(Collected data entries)
This design comes from an exercise in tuning for small area, a short achievable clock period and few clock cycles on the open sky130 flow, not from production work. RTL that was checked went through simulation tests only; none was proved equivalent to the original. No activity file was given, so power comes from the tool's default toggle rates.

==> flow/design.v <==
module s4_rcp (
    input  wire        clk,
    input  wire        rst,
    input  wire        start,
    input  wire [31:0] a,
    output wire        ready,
    output reg         done,
    output wire [31:0] r,
    output reg         dom
);
    reg         busy;
    reg  [3:0]  count;       
    reg  [30:0] d;           
    reg  [30:0] rem;         
    reg  [31:0] z;           
    assign ready = ~busy;
    wire [31:0] s1  = {rem, z[31]};
    wire [32:0] t1  = {1'b0, s1} - {2'b00, d};
    wire        q1  = ~t1[32];
    wire [30:0] r1  = q1 ? t1[30:0] : s1[30:0];
    wire [31:0] s2  = {r1, z[30]};
    wire [32:0] t2  = {1'b0, s2} - {2'b00, d};
    wire        q2  = ~t2[32];
    wire [30:0] r2  = q2 ? t2[30:0] : s2[30:0];
    wire        sat = dom | z[31];
    assign r = {1'b0, z[30:0] | {31{sat}}};
    wire        in_dom = a[31] | (a[30:25] == 6'd0);
    always @(posedge clk) begin
        if (rst) begin
            busy <= 1'b0;
            done <= 1'b0;
        end else begin
            done <= 1'b0;
            if (busy) begin
                count <= count - 4'd1;
                if (count == 4'd1) begin
                    busy <= 1'b0;
                    done <= 1'b1;
                end
            end else if (start) begin
                count <= 4'd0;
                if (in_dom)
                    done <= 1'b1;
                else begin
                    busy  <= 1'b1;
                    count <= 4'd0;    
                end
            end
        end
    end
    always @(posedge clk) begin
        if (busy) begin
            rem <= r2;
            z   <= {z[29:0], q1, q2};
        end else if (start) begin
            d   <= a[30:0];
            rem <= 31'h0100_0000;         
            z   <= {2'b00, a[30:1]};
            dom <= in_dom;
        end
    end
endmodule
Settings: LEC_CHECK=0, CAP_MARGIN=20, CORE_MARGIN=2, CORE_UTILIZATION=40, SLEW_MARGIN=20; clock period 10.0 ns.
run.sh (not shown) runs the stock make flow with config.mk's settings and CLKGATE_MAP_FILE= SYNTH_SCRIPT=/design/flow/synth_recipe.tcl, a recipe that flattens the netlist after the stock synthesis.
The baseline finished with timing, DRC and antenna clean.
This design comes from an exercise in tuning for small area, a short achievable clock period and few clock cycles per item on the open sky130 flow, not from production work. No functional check of the RTL was part of any run shown here.

`flow/run.sh`:
```
#!/bin/bash
# synth_recipe.tcl (not shown) runs the flow's synth.tcl, then flattens the netlist and writes it again
# the make line also repeats each setting of config.mk as NAME=value (left out here)
make -C /OpenROAD-flow-scripts/flow DESIGN_CONFIG=/design/flow/config.mk WORK_HOME=/design/flow/orfs CLKGATE_MAP_FILE= SYNTH_SCRIPT=/design/flow/synth_recipe.tcl finish
```
`flow/constraint.sdc`:
```
create_clock -name core_clock -period 8.0 [get_ports {clk}]
set_input_delay 1.6000 -clock core_clock [delete_from_list [all_inputs] [get_ports {clk}]]
set_output_delay 1.6000 -clock core_clock [all_outputs]
set_load 0.01 [all_outputs]
```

What you will do
Take the entries and print them exactly. Keep every line.

Solution to the exercise
This design comes from an exercise in tuning for small area, a short achievable clock period and few clock cycles on the open sky130 flow, not from production work. RTL that was checked went through simulation tests only; none was proved equivalent to the original. No activity file was given, so power comes from the tool's default toggle rates.

==> flow/design.v <==
module s4_rcp (
    input  wire        clk,
    input  wire        rst,
    input  wire        start,
    input  wire [31:0] a,
    output wire        ready,
    output reg         done,
    output wire [31:0] r,
    output reg         dom
);
    reg         busy;
    reg  [3:0]  count;       
    reg  [30:0] d;           
    reg  [30:0] rem;         
    reg  [31:0] z;           
    assign ready = ~busy;
    wire [31:0] s1  = {rem, z[31]};
    wire [32:0] t1  = {1'b0, s1} - {2'b00, d};
    wire        q1  = ~t1[32];
    wire [30:0] r1  = q1 ? t1[30:0] : s1[30:0];
    wire [31:0] s2  = {r1, z[30]};
    wire [32:0] t2  = {1'b0, s2} - {2'b00, d};
    wire        q2  = ~t2[32];
    wire [30:0] r2  = q2 ? t2[30:0] : s2[30:0];
    wire        sat = dom | z[31];
    assign r = {1'b0, z[30:0] | {31{sat}}};
    wire        in_dom = a[31] | (a[30:25] == 6'd0);
    always @(posedge clk) begin
        if (rst) begin
            busy <= 1'b0;
            done <= 1'b0;
        end else begin
            done <= 1'b0;
            if (busy) begin
                count <= count - 4'd1;
                if (count == 4'd1) begin
                    busy <= 1'b0;
                    done <= 1'b1;
                end
            end else if (start) begin
                count <= 4'd0;
                if (in_dom)
                    done <= 1'b1;
                else begin
                    busy  <= 1'b1;
                    count <= 4'd0;    
                end
            end
        end
    end
    always @(posedge clk) begin
        if (busy) begin
            rem <= r2;
            z   <= {z[29:0], q1, q2};
        end else if (start) begin
            d   <= a[30:0];
            rem <= 31'h0100_0000;         
            z   <= {2'b00, a[30:1]};
            dom <= in_dom;
        end
    end
endmodule
Settings: LEC_CHECK=0, CAP_MARGIN=20, CORE_MARGIN=2, CORE_UTILIZATION=40, SLEW_MARGIN=20; clock period 10.0 ns.
run.sh (not shown) runs the stock make flow with config.mk's settings and CLKGATE_MAP_FILE= SYNTH_SCRIPT=/design/flow/synth_recipe.tcl, a recipe that flattens the netlist after the stock synthesis.
The baseline finished with timing, DRC and antenna clean.
This design comes from an exercise in tuning for small area, a short achievable clock period and few clock cycles per item on the open sky130 flow, not from production work. No functional check of the RTL was part of any run shown here.

`flow/run.sh`:
```
#!/bin/bash
# synth_recipe.tcl (not shown) runs the flow's synth.tcl, then flattens the netlist and writes it again
# the make line also repeats each setting of config.mk as NAME=value (left out here)
make -C /OpenROAD-flow-scripts/flow DESIGN_CONFIG=/design/flow/config.mk WORK_HOME=/design/flow/orfs CLKGATE_MAP_FILE= SYNTH_SCRIPT=/design/flow/synth_recipe.tcl finish
```
`flow/constraint.sdc`:
```
create_clock -name core_clock -period 8.0 [get_ports {clk}]
set_input_delay 1.6000 -clock core_clock [delete_from_list [all_inputs] [get_ports {clk}]]
set_output_delay 1.6000 -clock core_clock [all_outputs]
set_load 0.01 [all_outputs]
```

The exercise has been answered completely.